Quantum mechanical angular distributions for the F+HD reaction

Abstract

Quantum-mechanical integral and differential cross-sections have been calculated for the title reaction at the two collision energies (E_coll=1.35 and 1.98 kcal mol^-1) studied in the 1985 molecular beam experiment of Lee and co-workers, using the new abinitio potential-energy surface of Stark and Werner. The DF+H product channel is found to behave essentially classically: the present quantum-mechanical angular distributions for this channel are in good agreement with both the earlier quasi-classical trajectory results of Aoiz and co-workers on the same potential-energy surface and the results of the molecular beam experiment. However, the HF+D product channel in which the light H atom is transferred between two heavier atoms is inherently more quantum-mechanical: our computed angular distributions for this channel differ significantly from the quasi-classical trajectory results and agree better with the results of the experiment (especially at the higher of the two experimental collision energies).

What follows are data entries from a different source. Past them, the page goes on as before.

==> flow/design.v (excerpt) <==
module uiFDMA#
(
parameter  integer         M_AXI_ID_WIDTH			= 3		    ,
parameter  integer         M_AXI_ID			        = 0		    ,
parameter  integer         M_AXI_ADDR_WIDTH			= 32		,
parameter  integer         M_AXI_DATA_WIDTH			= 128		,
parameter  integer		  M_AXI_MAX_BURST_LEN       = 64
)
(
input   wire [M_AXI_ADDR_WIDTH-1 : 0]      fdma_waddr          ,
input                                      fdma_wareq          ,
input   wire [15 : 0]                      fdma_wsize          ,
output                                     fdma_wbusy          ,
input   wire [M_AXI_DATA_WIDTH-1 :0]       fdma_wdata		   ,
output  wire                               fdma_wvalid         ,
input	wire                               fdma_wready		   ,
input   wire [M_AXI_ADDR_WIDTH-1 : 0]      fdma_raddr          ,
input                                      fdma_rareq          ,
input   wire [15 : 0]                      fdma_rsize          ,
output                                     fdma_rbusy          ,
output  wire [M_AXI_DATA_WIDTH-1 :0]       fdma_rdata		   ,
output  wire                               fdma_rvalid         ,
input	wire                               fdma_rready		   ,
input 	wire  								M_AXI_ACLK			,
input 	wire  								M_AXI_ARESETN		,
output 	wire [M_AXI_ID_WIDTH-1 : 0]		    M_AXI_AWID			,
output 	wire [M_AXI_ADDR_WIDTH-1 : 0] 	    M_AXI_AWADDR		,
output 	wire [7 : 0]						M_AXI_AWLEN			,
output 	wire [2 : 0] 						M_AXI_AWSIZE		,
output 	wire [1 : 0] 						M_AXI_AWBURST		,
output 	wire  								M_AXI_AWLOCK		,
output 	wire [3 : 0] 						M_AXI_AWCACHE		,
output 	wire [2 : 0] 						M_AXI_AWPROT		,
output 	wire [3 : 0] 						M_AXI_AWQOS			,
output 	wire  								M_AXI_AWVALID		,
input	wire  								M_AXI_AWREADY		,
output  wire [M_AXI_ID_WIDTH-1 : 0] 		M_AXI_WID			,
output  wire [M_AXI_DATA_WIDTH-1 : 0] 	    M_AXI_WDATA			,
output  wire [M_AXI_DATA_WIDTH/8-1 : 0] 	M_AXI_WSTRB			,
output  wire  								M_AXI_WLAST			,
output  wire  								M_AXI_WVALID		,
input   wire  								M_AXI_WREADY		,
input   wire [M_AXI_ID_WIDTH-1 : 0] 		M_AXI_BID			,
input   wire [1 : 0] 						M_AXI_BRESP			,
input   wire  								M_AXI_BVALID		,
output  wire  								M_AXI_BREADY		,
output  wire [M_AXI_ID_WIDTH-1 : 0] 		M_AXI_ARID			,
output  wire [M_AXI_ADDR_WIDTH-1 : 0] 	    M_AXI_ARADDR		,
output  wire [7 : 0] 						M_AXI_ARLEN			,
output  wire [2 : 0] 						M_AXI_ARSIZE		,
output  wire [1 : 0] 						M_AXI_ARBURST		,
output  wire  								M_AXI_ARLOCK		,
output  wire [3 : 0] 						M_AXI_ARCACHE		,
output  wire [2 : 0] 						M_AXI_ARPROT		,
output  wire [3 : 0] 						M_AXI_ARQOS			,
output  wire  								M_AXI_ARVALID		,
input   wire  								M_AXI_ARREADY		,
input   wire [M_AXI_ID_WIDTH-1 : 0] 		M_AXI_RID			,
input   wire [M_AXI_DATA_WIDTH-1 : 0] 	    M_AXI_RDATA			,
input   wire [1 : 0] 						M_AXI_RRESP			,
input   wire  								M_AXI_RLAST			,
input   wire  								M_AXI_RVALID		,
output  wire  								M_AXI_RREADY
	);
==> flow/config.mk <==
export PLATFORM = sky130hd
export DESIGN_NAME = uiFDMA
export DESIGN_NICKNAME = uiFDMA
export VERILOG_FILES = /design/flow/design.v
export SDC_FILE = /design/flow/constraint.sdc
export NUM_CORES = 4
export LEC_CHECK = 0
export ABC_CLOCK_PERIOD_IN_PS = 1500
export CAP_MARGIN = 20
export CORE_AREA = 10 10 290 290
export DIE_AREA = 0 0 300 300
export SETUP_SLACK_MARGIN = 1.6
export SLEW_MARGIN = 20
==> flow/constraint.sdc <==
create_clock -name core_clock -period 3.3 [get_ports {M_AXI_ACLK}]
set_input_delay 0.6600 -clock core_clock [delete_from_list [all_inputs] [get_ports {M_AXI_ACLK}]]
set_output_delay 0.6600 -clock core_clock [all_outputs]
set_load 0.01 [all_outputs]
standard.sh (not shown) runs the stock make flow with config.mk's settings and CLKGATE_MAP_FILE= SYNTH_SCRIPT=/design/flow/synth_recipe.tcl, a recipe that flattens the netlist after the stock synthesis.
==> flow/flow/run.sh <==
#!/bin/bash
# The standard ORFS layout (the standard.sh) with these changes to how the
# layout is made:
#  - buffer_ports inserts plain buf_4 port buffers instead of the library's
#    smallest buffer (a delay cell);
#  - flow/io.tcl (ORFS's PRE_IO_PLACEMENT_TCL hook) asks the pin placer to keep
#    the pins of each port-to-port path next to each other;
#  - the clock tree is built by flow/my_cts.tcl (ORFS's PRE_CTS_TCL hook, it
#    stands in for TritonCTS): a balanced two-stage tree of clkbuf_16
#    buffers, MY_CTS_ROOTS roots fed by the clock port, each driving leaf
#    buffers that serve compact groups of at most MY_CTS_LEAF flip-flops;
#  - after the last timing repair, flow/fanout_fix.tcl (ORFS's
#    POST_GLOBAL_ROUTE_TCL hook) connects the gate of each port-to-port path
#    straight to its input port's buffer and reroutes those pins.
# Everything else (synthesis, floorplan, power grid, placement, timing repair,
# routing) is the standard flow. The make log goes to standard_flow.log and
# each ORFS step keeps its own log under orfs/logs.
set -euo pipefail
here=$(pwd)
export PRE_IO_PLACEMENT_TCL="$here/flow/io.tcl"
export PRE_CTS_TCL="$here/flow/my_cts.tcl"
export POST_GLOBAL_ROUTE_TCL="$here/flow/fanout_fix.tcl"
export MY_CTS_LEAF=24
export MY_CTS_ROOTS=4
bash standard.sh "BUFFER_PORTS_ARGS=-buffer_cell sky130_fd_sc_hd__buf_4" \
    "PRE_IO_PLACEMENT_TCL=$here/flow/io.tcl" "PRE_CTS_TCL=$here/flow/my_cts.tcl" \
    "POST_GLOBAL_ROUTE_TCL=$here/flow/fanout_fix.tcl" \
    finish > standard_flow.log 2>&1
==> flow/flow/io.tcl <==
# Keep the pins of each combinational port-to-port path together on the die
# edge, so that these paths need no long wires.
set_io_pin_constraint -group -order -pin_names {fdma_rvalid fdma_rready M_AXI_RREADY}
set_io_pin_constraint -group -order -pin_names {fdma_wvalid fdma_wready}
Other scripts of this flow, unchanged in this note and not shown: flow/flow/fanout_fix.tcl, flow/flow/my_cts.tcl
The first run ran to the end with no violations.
From an optimization exercise on the open Yosys and OpenROAD flow, aimed at small area; shortcuts taken in it are not production practice. In this exercise RTL edits were held to simulation tests only and were not proved equivalent to the original. Power figures rest on the tool's default switching activity, not on a simulated workload.

### flow/design.v
module deja_glitch_power (
	input	wire	clk_i,
	input	wire	rst_i,
	input	wire	stb_i,
	input	wire	we_i,
	input	wire	[3:0] adr_i,
	input	wire	[7:0] dat_i,
	output	reg		ack_o,
	output	reg		[7:0] dat_o,
	input	wire	run_i,
	output	reg		power_o
	);
localparam IDLE = 2'd0, RUN = 2'd1, FIN = 2'd2, RUN_IDLE = 2'd3;
reg	[15:0]	run_cnt;
reg	[15:0]	nit;		 
reg	[1:0]	state;
reg	[7:0]	size;
reg	[7:0]	step;
reg			finished;
wire m1 = step[0] & nit[0];
wire m2 = step[0] & nit[1];
wire m3 = step[0] & nit[2];
wire m4 = step[0] & nit[3];
wire m5 = step[0] & nit[4];
wire m6 = step[0] & nit[5];
wire m7 = step[0] & nit[6];
wire m8 = step[0] & nit[7];
wire m9 = step[0] & nit[8];
wire m10 = step[0] & nit[9];
wire m11 = step[0] & nit[10];
wire m12 = step[0] & nit[11];
wire m13 = step[0] & nit[12];
wire m14 = step[0] & nit[13];
wire m15 = step[0] & nit[14];
wire m16 = step[0] & nit[15];
wire m17 = step[1] & nit[0];
wire m18 = step[1] & nit[1];
wire m19 = step[1] & nit[2];
wire m20 = step[1] & nit[3];
wire m21 = step[1] & nit[4];
wire m22 = step[1] & nit[5];
wire m23 = step[1] & nit[6];
wire m24 = step[1] & nit[7];
wire m25 = step[1] & nit[8];
wire m26 = step[1] & nit[9];
wire m27 = step[1] & nit[10];
wire m28 = step[1] & nit[11];
wire m29 = step[1] & nit[12];
wire m30 = step[1] & nit[13];
wire m31 = step[1] & nit[14];
wire m32 = step[2] & nit[0];
wire m33 = step[2] & nit[1];
wire m34 = step[2] & nit[2];
wire m35 = step[2] & nit[3];
wire m36 = step[2] & nit[4];
wire m37 = step[2] & nit[5];
wire m38 = step[2] & nit[6];
wire m39 = step[2] & nit[7];
wire m40 = step[2] & nit[8];
wire m41 = step[2] & nit[9];
wire m42 = step[2] & nit[10];
wire m43 = step[2] & nit[11];
wire m44 = step[2] & nit[12];
wire m45 = step[2] & nit[13];
wire m46 = step[3] & nit[0];
wire m47 = step[3] & nit[1];
wire m48 = step[3] & nit[2];
wire m49 = step[3] & nit[3];
wire m50 = step[3] & nit[4];
wire m51 = step[3] & nit[5];
wire m52 = step[3] & nit[6];
wire m53 = step[3] & nit[7];
wire m54 = step[3] & nit[8];
wire m55 = step[3] & nit[9];
wire m56 = step[3] & nit[10];
wire m57 = step[3] & nit[11];
wire m58 = step[3] & nit[12];
wire m59 = step[4] & nit[0];
wire m60 = step[4] & nit[1];
wire m61 = step[4] & nit[2];
wire m62 = step[4] & nit[3];
wire m63 = step[4] & nit[4];
wire m64 = step[4] & nit[5];
wire m65 = step[4] & nit[6];
wire m66 = step[4] & nit[7];
wire m67 = step[4] & nit[8];
wire m68 = step[4] & nit[9];
wire m69 = step[4] & nit[10];
wire m70 = step[4] & nit[11];
wire m71 = step[5] & nit[0];
wire m72 = step[5] & nit[1];
wire m73 = step[5] & nit[2];
wire m74 = step[5] & nit[3];
wire m75 = step[5] & nit[4];
wire m76 = step[5] & nit[5];
wire m77 = step[5] & nit[6];
wire m78 = step[5] & nit[7];
wire m79 = step[5] & nit[8];
wire m80 = step[5] & nit[9];
wire m81 = step[5] & nit[10];
wire m82 = step[6] & nit[0];
wire m83 = step[6] & nit[1];
wire m84 = step[6] & nit[2];
wire m85 = step[6] & nit[3];
wire m86 = step[6] & nit[4];
wire m87 = step[6] & nit[5];
wire m88 = step[6] & nit[6];
wire m89 = step[6] & nit[7];
wire m90 = step[6] & nit[8];
wire m91 = step[6] & nit[9];
wire m92 = step[7] & nit[0];
wire m93 = step[7] & nit[1];
wire m94 = step[7] & nit[2];
wire m95 = step[7] & nit[3];
wire m96 = step[7] & nit[4];
wire m97 = step[7] & nit[5];
wire m98 = step[7] & nit[6];
wire m99 = step[7] & nit[7];
wire m100 = step[7] & nit[8];
wire m101 = run_cnt[5] ^ m21;
wire m102 = run_cnt[5] & m21;
wire m103 = run_cnt[6] ^ m22 ^ m36;
wire m104 = (run_cnt[6] & m22) | (run_cnt[6] & m36) | (m22 & m36);
wire m105 = m49 ^ m61;
wire m106 = m49 & m61;
wire m107 = run_cnt[7] ^ m23 ^ m37;
wire m108 = (run_cnt[7] & m23) | (run_cnt[7] & m37) | (m23 & m37);
wire m109 = m50 ^ m62 ^ m73;
wire m110 = (m50 & m62) | (m50 & m73) | (m62 & m73);
wire m111 = m8 ^ m83;
wire m112 = m8 & m83;
wire m113 = run_cnt[8] ^ m24 ^ m38;
wire m114 = (run_cnt[8] & m24) | (run_cnt[8] & m38) | (m24 & m38);
wire m115 = m51 ^ m63 ^ m74;
wire m116 = (m51 & m63) | (m51 & m74) | (m63 & m74);
wire m117 = m84 ^ m9 ^ m93;
wire m118 = (m84 & m9) | (m84 & m93) | (m9 & m93);
wire m119 = run_cnt[9] ^ m10 ^ m25;
wire m120 = (run_cnt[9] & m10) | (run_cnt[9] & m25) | (m10 & m25);
wire m121 = m39 ^ m52 ^ m64;
wire m122 = (m39 & m52) | (m39 & m64) | (m52 & m64);
wire m123 = m75 ^ m85 ^ m94;
wire m124 = (m75 & m85) | (m75 & m94) | (m85 & m94);
wire m125 = run_cnt[10] ^ m11 ^ m26;
wire m126 = (run_cnt[10] & m11) | (run_cnt[10] & m26) | (m11 & m26);
wire m127 = m40 ^ m53 ^ m65;
wire m128 = (m40 & m53) | (m40 & m65) | (m53 & m65);
wire m129 = m76 ^ m86 ^ m95;
wire m130 = (m76 & m86) | (m76 & m95) | (m86 & m95);
wire m131 = run_cnt[11] ^ m12 ^ m27;
wire m132 = (run_cnt[11] & m12) | (run_cnt[11] & m27) | (m12 & m27);
wire m133 = m41 ^ m54 ^ m66;
wire m134 = (m41 & m54) | (m41 & m66) | (m54 & m66);
wire m135 = m77 ^ m87 ^ m96;
wire m136 = (m77 & m87) | (m77 & m96) | (m87 & m96);
wire m137 = run_cnt[12] ^ m13 ^ m28;
wire m138 = (run_cnt[12] & m13) | (run_cnt[12] & m28) | (m13 & m28);
wire m139 = m42 ^ m55 ^ m67;
wire m140 = (m42 & m55) | (m42 & m67) | (m55 & m67);
wire m141 = m78 ^ m88 ^ m97;
wire m142 = (m78 & m88) | (m78 & m97) | (m88 & m97);
wire m143 = run_cnt[13] ^ m14 ^ m29;
wire m144 = (run_cnt[13] & m14) | (run_cnt[13] & m29) | (m14 & m29);
wire m145 = m43 ^ m56 ^ m68;
wire m146 = (m43 & m56) | (m43 & m68) | (m56 & m68);
wire m147 = m79 ^ m89 ^ m98;
wire m148 = (m79 & m89) | (m79 & m98) | (m89 & m98);
wire m149 = run_cnt[14] ^ m15 ^ m30;
wire m150 = (run_cnt[14] & m15) | (run_cnt[14] & m30) | (m15 & m30);
wire m151 = m44 ^ m57 ^ m69;
wire m152 = (m44 & m57) | (m44 & m69) | (m57 & m69);
wire m153 = m80 ^ m90 ^ m99;
wire m154 = (m80 & m90) | (m80 & m99) | (m90 & m99);
wire m155 = run_cnt[3] ^ m19;
wire m156 = run_cnt[3] & m19;
wire m157 = run_cnt[4] ^ m20 ^ m34;
wire m158 = (run_cnt[4] & m20) | (run_cnt[4] & m34) | (m20 & m34);
wire m159 = m47 ^ m5;
wire m160 = m47 & m5;
wire m161 = m35 ^ m48 ^ m6;
wire m162 = (m35 & m48) | (m35 & m6) | (m48 & m6);
wire m163 = m60 ^ m71 ^ m101;
wire m164 = (m60 & m71) | (m60 & m101) | (m71 & m101);
wire m165 = m7 ^ m72 ^ m82;
wire m166 = (m7 & m72) | (m7 & m82) | (m72 & m82);
wire m167 = m102 ^ m105 ^ m103;
wire m168 = (m102 & m105) | (m102 & m103) | (m105 & m103);
wire m169 = m92 ^ m106 ^ m111;
wire m170 = (m92 & m106) | (m92 & m111) | (m106 & m111);
wire m171 = m104 ^ m107 ^ m109;
wire m172 = (m104 & m107) | (m104 & m109) | (m107 & m109);
wire m173 = m112 ^ m108 ^ m110;
wire m174 = (m112 & m108) | (m112 & m110) | (m108 & m110);
wire m175 = m113 ^ m115 ^ m117;
wire m176 = (m113 & m115) | (m113 & m117) | (m115 & m117);
wire m177 = m114 ^ m116 ^ m118;
wire m178 = (m114 & m116) | (m114 & m118) | (m116 & m118);
wire m179 = m119 ^ m121 ^ m123;
wire m180 = (m119 & m121) | (m119 & m123) | (m121 & m123);
wire m181 = m120 ^ m122 ^ m124;
wire m182 = (m120 & m122) | (m120 & m124) | (m122 & m124);
wire m183 = m125 ^ m127 ^ m129;
wire m184 = (m125 & m127) | (m125 & m129) | (m127 & m129);
wire m185 = m126 ^ m128 ^ m130;
wire m186 = (m126 & m128) | (m126 & m130) | (m128 & m130);
wire m187 = m131 ^ m133 ^ m135;
wire m188 = (m131 & m133) | (m131 & m135) | (m133 & m135);
wire m189 = m132 ^ m134 ^ m136;
wire m190 = (m132 & m134) | (m132 & m136) | (m134 & m136);
wire m191 = m137 ^ m139 ^ m141;
wire m192 = (m137 & m139) | (m137 & m141) | (m139 & m141);
wire m193 = m138 ^ m140 ^ m142;
wire m194 = (m138 & m140) | (m138 & m142) | (m140 & m142);
wire m195 = m143 ^ m145 ^ m147;
wire m196 = (m143 & m145) | (m143 & m147) | (m145 & m147);
wire m197 = m144 ^ m146 ^ m148;
wire m198 = (m144 & m146) | (m144 & m148) | (m146 & m148);
wire m199 = m149 ^ m151 ^ m153;
wire m200 = (m149 & m151) | (m149 & m153) | (m151 & m153);
wire m201 = run_cnt[2] ^ m18;
wire m202 = run_cnt[2] & m18;
wire m203 = m33 ^ m4 ^ m46;
wire m204 = (m33 & m4) | (m33 & m46) | (m4 & m46);
wire m205 = m59 ^ m156 ^ m159;
wire m206 = (m59 & m156) | (m59 & m159) | (m156 & m159);
wire m207 = m160 ^ m158 ^ m161;
wire m208 = (m160 & m158) | (m160 & m161) | (m158 & m161);
wire m209 = m162 ^ m165 ^ m164;
wire m210 = (m162 & m165) | (m162 & m164) | (m165 & m164);
wire m211 = m166 ^ m169 ^ m168;
wire m212 = (m166 & m169) | (m166 & m168) | (m169 & m168);
wire m213 = m170 ^ m172 ^ m173;
wire m214 = (m170 & m172) | (m170 & m173) | (m172 & m173);
wire m215 = m174 ^ m176 ^ m177;
wire m216 = (m174 & m176) | (m174 & m177) | (m176 & m177);
wire m217 = m178 ^ m180 ^ m181;
wire m218 = (m178 & m180) | (m178 & m181) | (m180 & m181);
wire m219 = m182 ^ m184 ^ m185;
wire m220 = (m182 & m184) | (m182 & m185) | (m184 & m185);
wire m221 = m186 ^ m188 ^ m189;
wire m222 = (m186 & m188) | (m186 & m189) | (m188 & m189);
wire m223 = m190 ^ m192 ^ m193;
wire m224 = (m190 & m192) | (m190 & m193) | (m192 & m193);
wire m225 = m194 ^ m196 ^ m197;
wire m226 = (m194 & m196) | (m194 & m197) | (m196 & m197);
wire m227 = run_cnt[1] ^ m17;
wire m228 = run_cnt[1] & m17;
wire m229 = m3 ^ m32 ^ m201;
wire m230 = (m3 & m32) | (m3 & m201) | (m32 & m201);
wire m231 = m202 ^ m155 ^ m203;
wire m232 = (m202 & m155) | (m202 & m203) | (m155 & m203);
wire m233 = m204 ^ m157 ^ m205;
wire m234 = (m204 & m157) | (m204 & m205) | (m157 & m205);
wire m235 = m206 ^ m163 ^ m207;
wire m236 = (m206 & m163) | (m206 & m207) | (m163 & m207);
wire m237 = m208 ^ m167 ^ m209;
wire m238 = (m208 & m167) | (m208 & m209) | (m167 & m209);
wire m239 = m171 ^ m210 ^ m211;
wire m240 = (m171 & m210) | (m171 & m211) | (m210 & m211);
wire m241 = m175 ^ m212 ^ m213;
wire m242 = (m175 & m212) | (m175 & m213) | (m212 & m213);
wire m243 = m179 ^ m214 ^ m215;
wire m244 = (m179 & m214) | (m179 & m215) | (m214 & m215);
wire m245 = m183 ^ m216 ^ m217;
wire m246 = (m183 & m216) | (m183 & m217) | (m216 & m217);
wire m247 = m187 ^ m218 ^ m219;
wire m248 = (m187 & m218) | (m187 & m219) | (m218 & m219);
wire m249 = m191 ^ m220 ^ m221;
wire m250 = (m191 & m220) | (m191 & m221) | (m220 & m221);
wire m251 = m195 ^ m222 ^ m223;
wire m252 = (m195 & m222) | (m195 & m223) | (m222 & m223);
wire m253 = m199 ^ m224 ^ m225;
wire m254 = (m199 & m224) | (m199 & m225) | (m224 & m225);
wire m255 = run_cnt[0] ^ m1;
wire m256 = run_cnt[0] & m1;
wire m257 = m2 ^ m227 ^ m256;
wire m258 = (m2 & m227) | (m2 & m256) | (m227 & m256);
wire m259 = m228 ^ m229 ^ m258;
wire m260 = (m228 & m229) | (m228 & m258) | (m229 & m258);
wire m261 = m230 ^ m231 ^ m260;
wire m262 = (m230 & m231) | (m230 & m260) | (m231 & m260);
wire m263 = m232 ^ m233 ^ m262;
wire m264 = (m232 & m233) | (m232 & m262) | (m233 & m262);
wire m265 = m234 ^ m235 ^ m264;
wire m266 = (m234 & m235) | (m234 & m264) | (m235 & m264);
wire m267 = m236 ^ m237 ^ m266;
wire m268 = (m236 & m237) | (m236 & m266) | (m237 & m266);
wire m269 = m238 ^ m239 ^ m268;
wire m270 = (m238 & m239) | (m238 & m268) | (m239 & m268);
wire [7:0] dlo = {m269, m267, m265, m263, m261, m259, m257, m255};
wire hi0 = ~(m241 ^ m240 ^ m270) &
	~((m243 ^ m242) ^ (m241 | m240)) &
	~((m245 ^ m244) ^ (m243 | m242)) &
	~((m247 ^ m246) ^ (m245 | m244)) &
	~((m249 ^ m248) ^ (m247 | m246)) &
	~((m251 ^ m250) ^ (m249 | m248)) &
	~((m253 ^ m252) ^ (m251 | m250)) &
	~((run_cnt[15] ^ m16 ^ m31 ^ m45 ^ m58 ^ m70 ^ m81 ^ m91 ^ m100 ^ m150 ^ m152 ^ m154 ^ m198 ^ m200 ^ m226 ^ m254) ^ (m253 | m252));
wire eq0 = hi0 && (dlo == 8'd0);
wire eqs = hi0 && (dlo == size);
always @(posedge clk_i) begin
	ack_o <= 1'b0;
	if (rst_i) begin
		size <= 8'd1;
		step <= 8'd1;
		finished <= 1'b0;
		power_o <= 1'b1;
		dat_o <= 8'd0;
		run_cnt <= 16'd0;
		nit <= 16'd0;
		state <= IDLE;
	end else begin
		if (stb_i) begin
			if (we_i) begin
				if (adr_i == 4'd0) size <= dat_i;
				if (adr_i == 4'd1) step <= dat_i;
				if (adr_i[3:1] == 3'd0) ack_o <= 1'b1;
				else dat_o <= 8'd0;
			end else begin
				case (adr_i)
				4'd0: dat_o <= size;
				4'd1: dat_o <= step;
				4'd2: dat_o <= {7'd0, finished};
				default: dat_o <= 8'd0;
				endcase
				ack_o <= (adr_i < 4'd3);
			end
		end
		finished <= (state == FIN);
		run_cnt <= (state == RUN) ? run_cnt + 16'd1 : {15'd0, (state == IDLE) & run_i};
		case (state)
		IDLE: begin
			power_o <= !(run_i && eq0);
			if (run_i) state <= RUN;
		end
		RUN: begin
			if (!run_i) state <= FIN;
			else if (eq0) power_o <= 1'b0;
			else if (eqs) begin
				power_o <= 1'b1;
				state <= RUN_IDLE;
			end
		end
		RUN_IDLE: begin
			if (!run_i) begin
				nit <= nit - 16'd1;
				state <= IDLE;
			end
		end
		FIN: begin
			nit <= nit - 16'd1;
			power_o <= 1'b1;
			state <= IDLE;
		end
		endcase
	end
end
endmodule
Context: an optimization exercise on an open-source flow, tuned for small area. The choices shown serve that exercise and are no tape-out recipe.
In this exercise RTL edits were held to simulation tests only and were not proved equivalent to the original.
Power and IR drop assume default switching activity.

==> flow/design.v <==
module decoder(
	input [3:0] binary_in,
	output reg [6:0] segments
);
	always @(*)
		case (binary_in)
			4'd0: segments = 7'b1000000;
			4'd1: segments = 7'b1111001;
			4'd2: segments = 7'b0100100;
			4'd3: segments = 7'b0110000;
			4'd4: segments = 7'b0011001;
			4'd5: segments = 7'b0010010;
			4'd6: segments = 7'b0000010;
			4'd7: segments = 7'b1111000;
			4'd8: segments = 7'b0000000;
			default: segments = 7'b0010000;
		endcase
endmodule
module speed_select(
	input clk,
	input load,
	output tick
);
	reg [4:0] a;
	reg [6:0] b;
	always @(posedge clk) begin
		if (load) begin
			a <= 5'd0;
			b <= 7'd0;
		end else begin
			a <= {a[3:0], ~(a[4] ^ a[2])};
			b <= {b[5:0], ~(b[6] ^ b[5])};
		end
	end
	assign tick = (a == 5'd14) && (b == 7'd73);
endmodule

The main quantum-mechanical effect that is identified in the calculations is a reactive scattering resonance that gives rise to a pronounced forward-scattering peak in the calculated F+HD(v=0, j=0)→HF(v′=3)+D differential cross-section. The influence of this resonance on the reaction dynamics is discussed in some detail, together with the implications of our results at the lower of the two collision energies for an improvement to the Stark–Werner potential-energy surface.